### EXERCISE REQUIREMENTS
Search the material below for the string "only". Return every line that holds it.

### RECORDED INFORMATION
[config.mk]
export PLATFORM = sky130hd
export DESIGN_NAME = heap_array_reader_flat
export DESIGN_NICKNAME = d
export VERILOG_FILES = /design/src/rtl/heap_pkg.sv /design/src/rtl/heap_array_reader_if.sv /design/src/rtl/heap_out_stage.sv /design/src/rtl/heap_array_reader.sv /design/src/flat_wrapper.sv
export SDC_FILE = /design/constraint.sdc
export NUM_CORES = 1
export LEC_CHECK = 0
export BUFFER_PORTS_ARGS = -buffer_cell sky130_fd_sc_hd__buf_2
export CORE_MARGIN = 5
export CORE_UTILIZATION = 50
export DETAILED_ROUTE_END_ITERATION = 10
export PLACE_DENSITY = 0.75
export REMOVE_ABC_BUFFERS = 1
export SYNTH_ARGS = -nofsm -noshare
export SYNTH_HDL_FRONTEND = slang
export SYNTH_HIERARCHICAL = 1
export SYNTH_SLANG_ARGS = --single-unit
[constraint.sdc]
create_clock -name clock -period 4.85 [get_ports clock]
set_input_delay 0.485 -clock clock [delete_from_list [all_inputs] [get_ports clock]]
set_output_delay 0.485 -clock clock [all_outputs]
set_load 0.1 [all_outputs]
[src/rtl/heap_pkg.sv]
// Shared defaults, FSM state type and address helper for the heap array reader.
package heap_pkg;

    localparam int MEMORY_ELEMENT_WIDTH = 12;
    localparam int N_AREA               = 10;
    localparam int N_ARRAYS             = 2;
    localparam int N_HEAP               = 20;

    typedef enum logic [2:0] {
        IDLE,
        CHECK,
        READ,
        WAIT,
        SEND,
        FINISH
    } state_e;

    // Arrays sit back to back on the heap, one fixed-size area each.
    function automatic int heap_addr(input int arr, input int idx, input int k, input int n_area);
        return arr * n_area + idx + k;
    endfunction

endpackage

[src/rtl/heap_array_reader_if.sv]
// Heap read port plus element stream of the heap array reader.
interface heap_array_reader_if #(
    parameter int W = heap_pkg::MEMORY_ELEMENT_WIDTH
);

    logic         memRdEn;
    logic [W-1:0] memRdAddr;
    logic [W-1:0] memRdData;
    logic         outValid;
    logic         outLast;
    logic [W-1:0] outData;
    logic         outReady;

    modport master (
        output memRdEn, memRdAddr, outValid, outLast, outData,
        input  memRdData, outReady
    );

    modport slave (
        input  memRdEn, memRdAddr, outValid, outLast, outData,
        output memRdData, outReady
    );

endinterface

[src/rtl/heap_out_stage.sv]
// Output register of the element stream: holds one element until the consumer takes it.
module heap_out_stage
    import heap_pkg::*;
#(
    parameter int W = MEMORY_ELEMENT_WIDTH
) (
    input  logic         clock,
    input  logic         reset,
    input  logic         load,
    input  logic [W-1:0] data_in,
    input  logic         last_in,
    input  logic         ready,
    output logic         valid,
    output logic         last,
    output logic [W-1:0] data,
    output logic         fire
);

    logic         valid_q, valid_d;
    logic         last_q, last_d;
    logic [W-1:0] data_q, data_d;

    assign fire  = valid_q & ready;
    assign valid = valid_q;
    assign last  = last_q;
    assign data  = data_q;

    always_comb begin
        valid_d = valid_q;
        last_d  = last_q;
        data_d  = data_q;
        if (load) begin
            valid_d = 1'b1;
            last_d  = last_in;
            data_d  = data_in;
        end else if (fire) begin
            // data is left in place; only the qualifiers drop
            valid_d = 1'b0;
            last_d  = 1'b0;
        end
    end

    always_ff @(posedge clock) begin
        if (!reset) begin
            valid_q <= 1'b0;
            last_q  <= 1'b0;
            data_q  <= '0;
        end else begin
            valid_q <= valid_d;
            last_q  <= last_d;
            data_q  <= data_d;
        end
    end

endmodule

[src/rtl/heap_array_reader.sv]
// Streams a range of elements of one heap-resident array, one heap read per element.
// Optional macro HEAP_ARRAY_READER_BOUNDS_CHECK_EN also rejects ranges past the array's current size.
module heap_array_reader
    import heap_pkg::*;
#(
    parameter int MemoryElementWidth = MEMORY_ELEMENT_WIDTH,
    parameter int NArea              = N_AREA,
    parameter int NArrays            = N_ARRAYS,
    parameter int NHeap              = N_HEAP
) (
    input  logic                          clock,
    input  logic                          reset,
    input  logic                          start,
    input  logic [MemoryElementWidth-1:0] array,
    input  logic [MemoryElementWidth-1:0] index,
    input  logic [MemoryElementWidth-1:0] count,
    input  logic [MemoryElementWidth-1:0] size,
    output logic                          busy,
    output logic                          done,
    output logic                          error,
    heap_array_reader_if.master           bus
);

    localparam int W = MemoryElementWidth;

    state_e       state_q, state_d;
    logic         busy_q, busy_d;
    logic         done_q, done_d;
    logic         error_q, error_d;
    logic         rd_en_q, rd_en_d;
    logic [W-1:0] rd_addr_q, rd_addr_d;
    logic [W-1:0] k_q, k_d;
    logic [W-1:0] array_q, array_d;
    logic [W-1:0] index_q, index_d;
    logic [W-1:0] count_q, count_d;

    logic [W:0]   end_sum;
    logic         bad_req;
    logic         is_last;
    logic         load;
    logic         fire;

    // Parameter sets whose arrays overrun the heap read address 0 instead of wrapping.
    function automatic logic [W-1:0] addr_of(input logic [W-1:0] arr, input logic [W-1:0] idx,
                                             input logic [W-1:0] k);
        int full;
        full = heap_addr(int'(arr), int'(idx), int'(k), NArea);
        return (full < NHeap) ? W'(full) : '0;
    endfunction

`ifdef HEAP_ARRAY_READER_BOUNDS_CHECK_EN
    logic [W-1:0] size_q, size_d;
`else
    logic unused_size;
    assign unused_size = ^size;
`endif

    // One bit wider so a huge index+count cannot wrap below the limit.
    assign end_sum = {1'b0, index_q} + {1'b0, count_q};
    assign is_last = (k_q == count_q - 1'b1);

    always_comb begin
        bad_req = (array_q >= W'(NArrays)) || (end_sum > (W+1)'(NArea));
`ifdef HEAP_ARRAY_READER_BOUNDS_CHECK_EN
        if (end_sum > {1'b0, size_q}) bad_req = 1'b1;
`endif
    end

    always_comb begin
        state_d   = state_q;
        busy_d    = busy_q;
        done_d    = 1'b0;
        error_d   = 1'b0;
        rd_en_d   = 1'b0;
        rd_addr_d = rd_addr_q;
        k_d       = k_q;
        array_d   = array_q;
        index_d   = index_q;
        count_d   = count_q;
`ifdef HEAP_ARRAY_READER_BOUNDS_CHECK_EN
        size_d    = size_q;
`endif
        load      = 1'b0;
        unique case (state_q)
            IDLE: begin
                if (start) begin
                    array_d = array;
                    index_d = index;
                    count_d = count;
`ifdef HEAP_ARRAY_READER_BOUNDS_CHECK_EN
                    size_d  = size;
`endif
                    k_d     = '0;
                    busy_d  = 1'b1;
                    state_d = CHECK;
                end
            end
            CHECK: begin
                if (bad_req) begin
                    done_d  = 1'b1;
                    error_d = 1'b1;
                    state_d = FINISH;
                end else if (count_q == '0) begin
                    done_d  = 1'b1;
                    state_d = FINISH;
                end else begin
                    rd_en_d   = 1'b1;
                    rd_addr_d = addr_of(array_q, index_q, '0);
                    state_d   = READ;
                end
            end
            READ: state_d = WAIT;
            WAIT: begin
                load    = 1'b1;
                state_d = SEND;
            end
            SEND: begin
                if (fire) begin
                    if (is_last) begin
                        done_d  = 1'b1;
                        state_d = FINISH;
                    end else begin
                        k_d       = k_q + 1'b1;
                        rd_en_d   = 1'b1;
                        rd_addr_d = addr_of(array_q, index_q, k_q + 1'b1);
                        state_d   = READ;
                    end
                end
            end
            FINISH: begin
                busy_d  = 1'b0;
                state_d = IDLE;
            end
            default: state_d = IDLE;
        endcase
    end

    always_ff @(posedge clock) begin
        if (!reset) begin
            state_q   <= IDLE;
            busy_q    <= 1'b0;
            done_q    <= 1'b0;
            error_q   <= 1'b0;
            rd_en_q   <= 1'b0;
            rd_addr_q <= '0;
            k_q       <= '0;
            array_q   <= '0;
            index_q   <= '0;
            count_q   <= '0;
`ifdef HEAP_ARRAY_READER_BOUNDS_CHECK_EN
            size_q    <= '0;
`endif
        end else begin
            state_q   <= state_d;
            busy_q    <= busy_d;
            done_q    <= done_d;
            error_q   <= error_d;
            rd_en_q   <= rd_en_d;
            rd_addr_q <= rd_addr_d;
            k_q       <= k_d;
            array_q   <= array_d;
            index_q   <= index_d;
            count_q   <= count_d;
`ifdef HEAP_ARRAY_READER_BOUNDS_CHECK_EN
            size_q    <= size_d;
`endif
        end
    end

    assign busy          = busy_q;
    assign done          = done_q;
    assign error         = error_q;
    assign bus.memRdEn   = rd_en_q;
    assign bus.memRdAddr = rd_addr_q;

    heap_out_stage #(.W(W)) u_out (
        .clock   (clock),
        .reset   (reset),
        .load    (load),
        .data_in (bus.memRdData),
        .last_in (is_last),
        .ready   (bus.outReady),
        .valid   (bus.outValid),
        .last    (bus.outLast),
        .data    (bus.outData),
        .fire    (fire)
    );

endmodule

[src/flat_wrapper.sv]
// flat-port wrapper written by rule: the top's interface ports become plain ports
module heap_array_reader_flat import heap_pkg::*;
#(
    parameter int MemoryElementWidth = MEMORY_ELEMENT_WIDTH,
    parameter int NArea              = N_AREA,
    parameter int NArrays            = N_ARRAYS,
    parameter int NHeap              = N_HEAP
)
  (clock, reset, start, array, index, count, size, busy, done, error, bus_memRdEn, bus_memRdAddr, bus_outValid, bus_outLast, bus_outData, bus_memRdData, bus_outReady);
  heap_array_reader_if bus_i ();
  input  logic clock;
  input  logic reset;
  input  logic start;
  input  logic [MemoryElementWidth-1:0] array;
  input  logic [MemoryElementWidth-1:0] index;
  input  logic [MemoryElementWidth-1:0] count;
  input  logic [MemoryElementWidth-1:0] size;
  output logic busy;
  output logic done;
  output logic error;
  output wire logic [$bits(bus_i.memRdEn)-1:0] bus_memRdEn;
  output wire logic [$bits(bus_i.memRdAddr)-1:0] bus_memRdAddr;
  output wire logic [$bits(bus_i.outValid)-1:0] bus_outValid;
  output wire logic [$bits(bus_i.outLast)-1:0] bus_outLast;
  output wire logic [$bits(bus_i.outData)-1:0] bus_outData;
  input wire logic [$bits(bus_i.memRdData)-1:0] bus_memRdData;
  input wire logic [$bits(bus_i.outReady)-1:0] bus_outReady;
  assign bus_memRdEn = bus_i.memRdEn;
  assign bus_memRdAddr = bus_i.memRdAddr;
  assign bus_outValid = bus_i.outValid;
  assign bus_outLast = bus_i.outLast;
  assign bus_outData = bus_i.outData;
  assign bus_i.memRdData = bus_memRdData;
  assign bus_i.outReady = bus_outReady;
  heap_array_reader #(.MemoryElementWidth(MemoryElementWidth), .NArea(NArea), .NArrays(NArrays), .NHeap(NHeap)) u_core (.clock(clock), .reset(reset), .start(start), .array(array), .index(index), .count(count), .size(size), .busy(busy), .done(done), .error(error), .bus(bus_i));
endmodule
== Yosys cells after proc, flatten, opt, wreduce, memory -nomap -nowiden ==
Index checks and enable logic that the tools add are counted.

* Add/sub/neg operators: 5
* Multipliers: 1
* Div/mod/pow operators: 0
* Magnitude comparators: 4
* Equal/unequal tests: 11
* Shift operators: 0
* Mux-type cells: 34
* Bitwise operators: 1
* Reduce and logical (&&, ||, !) cells: 13

{| class="wikitable"
|+ Operator list
! kind !! number
|-
| $mux 12 || 9
|-
| $add 32x13->32 || 2
|-
| $lt 32x6->1 const B || 2
|-
| $pmux 12 s2 || 2
|-
| $mul 12x3->15 const B || 1
|-
| $mux 3 || 5
|-
| $pmux 3 s5 || 1
|-
| $mux 1 || 14
|-
| $add 12x12->13 || 1
|-
| $gt 13x4->1 const B || 1
|-
| $add 12x1->12 const B || 1
|-
| $eq 12x12->1 || 1
|-
| $ge 12x2->1 const B || 1
|-
| $logic_not 12->1 || 1
|-
| $sub 12x1->12 const B || 1
|-
| $ne 2x2->1 const B || 4
|-
| $reduce_and 2->1 || 4
|-
| $reduce_bool 2->1 || 4
|-
| $eq 3x2->1 const B || 2
|-
| $eq 3x3->1 const B || 2
|-
| $pmux 1 s2 || 3
|-
| $reduce_and 5->1 || 1
|-
| $reduce_and 4->1 || 1
|-
| $eq 3x1->1 const B || 1
|-
| other kinds (4) || 4
|}

* Register bits: 81
* Latch bits: 0
* RAM bits: 0
* Bits in read-only memories: 0
* Input port bits: 64
* Output and inout port bits: 30
* Logic and storage cells: 82
* Memories kept: 0

== Longest topological paths before layout ==
Gate-level depths: netlist of run 1.

* Depth after elaboration: 8
* Gate-level depth with buffers: 22
* Depth with buffers taken out: 21

== By module ==
Netlist of run 1, hierarchy kept.

{| class="wikitable"
|+ By module, submodules not included
! module !! times used !! cells each !! area each (µm²) !! seq. area each (µm²)
|-
| heap_array_reader || 1 || 701 || 5,589.1 || 1,341.3
|-
| heap_out_stage || 1 || 47 || 545.5 || 280.3
|}

== Least setup slack after synthesis of run 1 ==
Ideal clock, no wire load.

* Path kind: register to register
* Start: register u_core.array_q[4]
* End: register u_core.rd_addr_q[4] (netlist: u_core/bus.memRdAddr[4])
* Setup time: 0.062 ns
* Arrival: 4.661 ns
* Required time: 4.788 ns
* Path slack: 0.127 ns
* Stages on the path, launching flop included: 22
* Path buffers: 0
* Period minus slack after synthesis: 4.723 ns
* Cells stage by stage: dfxtp_1 > ha_1 > ha_1 > a21oi_1 > nor2b_1 > or2_2 > or3_1 > and2_1 > ha_1 > and4_1 > a21oi_1 > o211ai_1 > a21oi_1 > xnor2_1 > ha_1 > inv_1 > a221o_1 > a2111oi_0 > o2111ai_1 > nor4b_2 > a22o_1 > a22o_1

* Word-level cells in the longest chain between the ends: 8
* Elaborated cells between the ends (all ways): 16
* Classes of those cells: 2 x add/sub; 1 x mul; 3 x order compare; 1 x eq/ne; 7 x mux; 2 x reduce/logical

{| class="wikitable"
|+ RTL lines
! item !! line !! text
|-
| from (decl) || heap_array_reader.sv:33 || <nowiki>logic [W-1:0] array_q, array_d;</nowiki>
|-
| from (signal assigned) || heap_array_reader.sv:161 || <nowiki>array_q <= array_d;</nowiki>
|-
| $mul 12x3->15 || heap_pkg.sv:20 || <nowiki>return arr * n_area + idx + k;</nowiki>
|-
| $add 32x13->32 (2 in series) || heap_pkg.sv:20 ||
|-
| $lt 32x6->1 || heap_array_reader.sv:48 || <nowiki>return (full < NHeap) ? W'(full) : '0;</nowiki>
|-
| $mux 12 || heap_array_reader.sv:48 ||
|-
| $mux 12 || heap_array_reader.sv:119 || <nowiki>if (is_last) begin</nowiki>
|-
| $mux 12 || heap_array_reader.sv:118 || <nowiki>if (fire) begin</nowiki>
|-
| $pmux 12 s2 || heap_array_reader.sv:84 || <nowiki>unique case (state_q)</nowiki>
|-
| to (signal assigned) || heap_array_reader.sv:159 || <nowiki>rd_addr_q <= rd_addr_d;</nowiki>
|-
| to (decl) || heap_array_reader.sv:31 || <nowiki>logic [W-1:0] rd_addr_q, rd_addr_d;</nowiki>
|}

Several ways; a longest one is shown, not always the timed one. The select of a mux whose other input is x is not followed.
A chain may end at the register's enable or synchronous reset.

== Worst setup path after layout of run 1 ==
* Start: register u_core.array_q[5]
* End: register u_core.rd_addr_q[4] (netlist: u_core/bus.memRdAddr[4])

The elaborated chain is that of the path after synthesis.

==> results of run 1 <==
==> report_power, final <==
group	switching [mW]	leakage (nW)	total [mW]	internal, mW
Combinational	0.986	2.48	1.67	0.683
Clock	0.299	0.140	0.666	0.367
Sequential	0.125	0.661	0.870	0.745
==> what timing repair did <==
action	4_1_cts	5_1_grt
resized for setup	4	39
setup endpoints to repair	5	5
pin swaps	4	27
buffers inserted	1	3
hold endpoints to repair	0	0
==> critical path, stage by stage, from the launching register on <==
cell	delay [ns]
dfxtp_4	0.36
ha_1	0.29
ha_1	0.29
nor2b_1	0.14
or2_2	0.27
or3_1	0.30
and2_4	0.17
ha_4	0.26
buf_4	0.13
nand3_2	0.06
o211ai_1	0.27
a21oi_2	0.11
xnor2_2	0.15
ha_1	0.32
inv_1	0.06
a221o_1	0.35
a2111oi_4	0.23
o2111ai_2	0.17
nor4b_2	0.23
buf_4	0.17
a22o_1	0.12
a22o_1	0.11
==> cells by family (layout without fill, tap and decap cells) <==
| group | count (synthesis) | in the layout | synth area share (%) |
|---|---|---|---|
| AND/OR/NAND/NOR | 304 | 304 | 25.90 |
| flip-flops | 81 | 81 | 26.43 |
| adder cells (fa/ha/maj) | 63 | 63 | 13.34 |
| buffers and inverters | 53 | 139 | 3.977 |
| multiplexers | 17 | 17 | 2.774 |
| AO/OA/AOI/OAI | 183 | 183 | 20.87 |
| XOR/XNOR | 47 | 47 | 6.710 |
==> metal layers <==
metal	global-route usage (%)	vias up
met2	38.07	190
met5	0	-
met4	6.941	0
li1	-	2858
met1	27.66	2673
met3	5.659	34
==> cell usage after synthesis, types with 5 or more instances <==
cell type	instances	area (um2)
buf_6	5	56.30
or2_2	6	37.54
nand4_1	5	31.28
nor2b_1	25	156.4
o22ai_1	6	37.54
inv_1	20	75.07
and2_1	11	68.82
and3_1	13	81.33
nand3_1	19	95.09
clkbuf_1	23	86.33
nor4_1	8	50.05
dfxtp_1	81	1622
o21a_1	6	45.04
or4_1	5	37.54
nand2b_1	5	31.28
xnor2_1	28	245.2
nor4b_1	5	43.79
nand2_1	106	397.9
or3_1	10	62.56
ha_1	59	738.2
mux2i_1	17	170.2
xor2_1	19	166.4
a21boi_1	12	90.09
a21boi_0	37	277.8
nor3_1	16	80.08
nand3b_1	12	90.09
o21ai_1	10	50.05
o21ai_0	16	80.08
a21o_1	12	90.09
nor2_1	39	146.4
a21oi_1	33	165.2
o211ai_1	7	52.55
==> registers in the layout, indices dropped and copies added (netlist names), 3 cells and up <==
| register | flops |
|---|---|
| u_core/bus.memRdAddr | 12 |
| u_core/array_q | 12 |
| u_core/k_q | 12 |
| u_core/state_q | 3 |
| u_core/u_out/data | 12 |
| u_core/index_q | 12 |
| u_core/count_q | 12 |
==> path summary, 6_finish.rpt <==
kind	start	cells after the start	endpoint	slack, ns
worst max-delay path	u_core/array_q[5]$_SDFFE_PN0P_	21	u_core/bus.memRdAddr[4]$_SDFFE_PN0P_	0.24
worst max register to register	u_core/array_q[5]$_SDFFE_PN0P_	21	u_core/bus.memRdAddr[4]$_SDFFE_PN0P_	0.24
worst min register to register	u_core/bus.memRdAddr[9]$_SDFFE_PN0P_	1	u_core/bus.memRdAddr[9]$_SDFFE_PN0P_	0.45
worst min-delay path	array[3]	3	u_core/array_q[3]$_SDFFE_PN0P_	0.37
==> stage by stage <==
| step | cell area [um2] | power (mW) | TNS (ns) | worst slack (ns) |
|---|---|---|---|---|
| global placement | 6695 | 2.332 | -0.1798 | -0.06933 |
| CTS | 7015 | 3.078 | 0 | 0.01205 |
| global route | 7249 | 3.431 | -0.1383 | -0.04275 |
| finish | 7249 | 3.205 | 0 | 0.2446 |
| floorplan | 5966 | 1.946 | 0 | 0.1268 |
| detailed placement | 6695 | 2.385 | -0.7357 | -0.1713 |
==> area by class of cell <==
cell class	count	area, um2	share of cell area [%]
clock inverter	6	51.30	0.7076
multi-input combinational	614	4482	61.82
timing repair buffer	103	581.8	8.026
sequential	81	1637	22.58
tap	147	183.9	2.537
inverter	20	75.07	1.036
clock buffer	10	239.0	3.297
==> flow_metrics.env, run 1 <==
export IMPL_dpl_hpwl_um=12300
export IMPL_crit_type="register to register"
export IMPL_first_pass_iters=5
export IMPL_peakVddDrop_v=0.0002495
export IMPL_end_kind="register"
export IMPL_grt_pass1_wl_um=26550
export IMPL_drv_cap=0
export IMPL_maxUsedRoutingLayer="met4"
export IMPL_wl_met3_um=991
export IMPL_ys_seq_elements=81
export IMPL_fp_dieH_um=120.8
export IMPL_arrival_ns=4.91
export IMPL_hold_slack_ns=0.3677
export IMPL_root_buffer="clkbuf_16"
export IMPL_async_reset_ff_share_pct=0
export IMPL_antenna_found_initial=0
export IMPL_rsz0062_at_grt="yes"
export IMPL_finalMaxSlewViolations=0
export IMPL_synth_area_per_cell_um2=8.201
export IMPL_areaGrowthSynthToFinish_pct=18.17
export IMPL_place_congestion=0.8963
export IMPL_fin_skew_ns=0.007919
export IMPL_min_period_ns=4.605
export IMPL_critPathLaunchType="register"
export IMPL_worst_pin_slew_ns=0.6611
export IMPL_vias_per_cell=5.866
export IMPL_n_fill_cell=1092
export IMPL_h_tree_depth=3
export IMPL_cts_tree="yes"
export IMPL_synth_edf_count=0
export IMPL_finalSetupViolCount=0
export IMPL_powerDensity_mw_per_mm2=442.1
export IMPL_ant_nets=0
export IMPL_vias=5755
export IMPL_fin_crit_sh_pct=94.96
export IMPL_numCtsBuffers=9
export IMPL_synth_distinct_cells=73
export IMPL_leakagePower_nw=3.280
export IMPL_syn_cell_area_mm2=0.006135
export IMPL_final_cells=981
export IMPL_ys_seq_area_share_pct=26.43
export IMPL_hold_buffers=0
export IMPL_cts_buffer_depth=2
export IMPL_final_common_cell="nand2_1"
export IMPL_clock_latency_ns=0.35
export IMPL_io_pins=94
export IMPL_dr_first_iter_drc_count=423
export IMPL_max_slew_margin_pct=55.88
export IMPL_synth_cells=748
export IMPL_grt_overflow_total=0
export IMPL_fin_util_pct=60.35
export IMPL_final_hold_violation_count=0
export IMPL_grt_start_max_net_pins=44
export IMPL_cp_max_fo=4
export IMPL_placed_cells=961
export IMPL_hp_class="input port to register"
export IMPL_layout_drive_gt1_share_pct=19.54
export IMPL_yosys_warnings=6
export IMPL_required_ns=5.15
export IMPL_track_usage_pct=22.33
export IMPL_floorplan_die_area_mm2=0.01458
export IMPL_start_util_pct=51.07
export IMPL_wl_per_cell_um=16.48
export IMPL_fmax_ghz=0.2171
export IMPL_num_antenna_cells=0
export IMPL_status="complete, no violations"
export IMPL_grt_pass1_vias=5606
export IMPL_wl_met2_um=7652
export IMPL_synth_ff_type="dfxtp_1"
export IMPL_core_area_mm2=0.01201
export IMPL_wl_met1_um=7105
export IMPL_drt_wl_total_um=16170
export IMPL_die_width_um=120.8
export IMPL_cts_sinks=81
export IMPL_rows=40
export IMPL_portBuffers=81
export IMPL_drcViolationCount=0
export IMPL_final_cell_mix="106 x nand2_1, 81 x buf_2, 77 x dfxtp_1"
export IMPL_path_clk_slew_ns=0.07
export IMPL_finalNetCount=956
(Power assumes the default switching activity.)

### EXERCISE RESULT
            // data is left in place; only the qualifiers drop
* Bits in read-only memories: 0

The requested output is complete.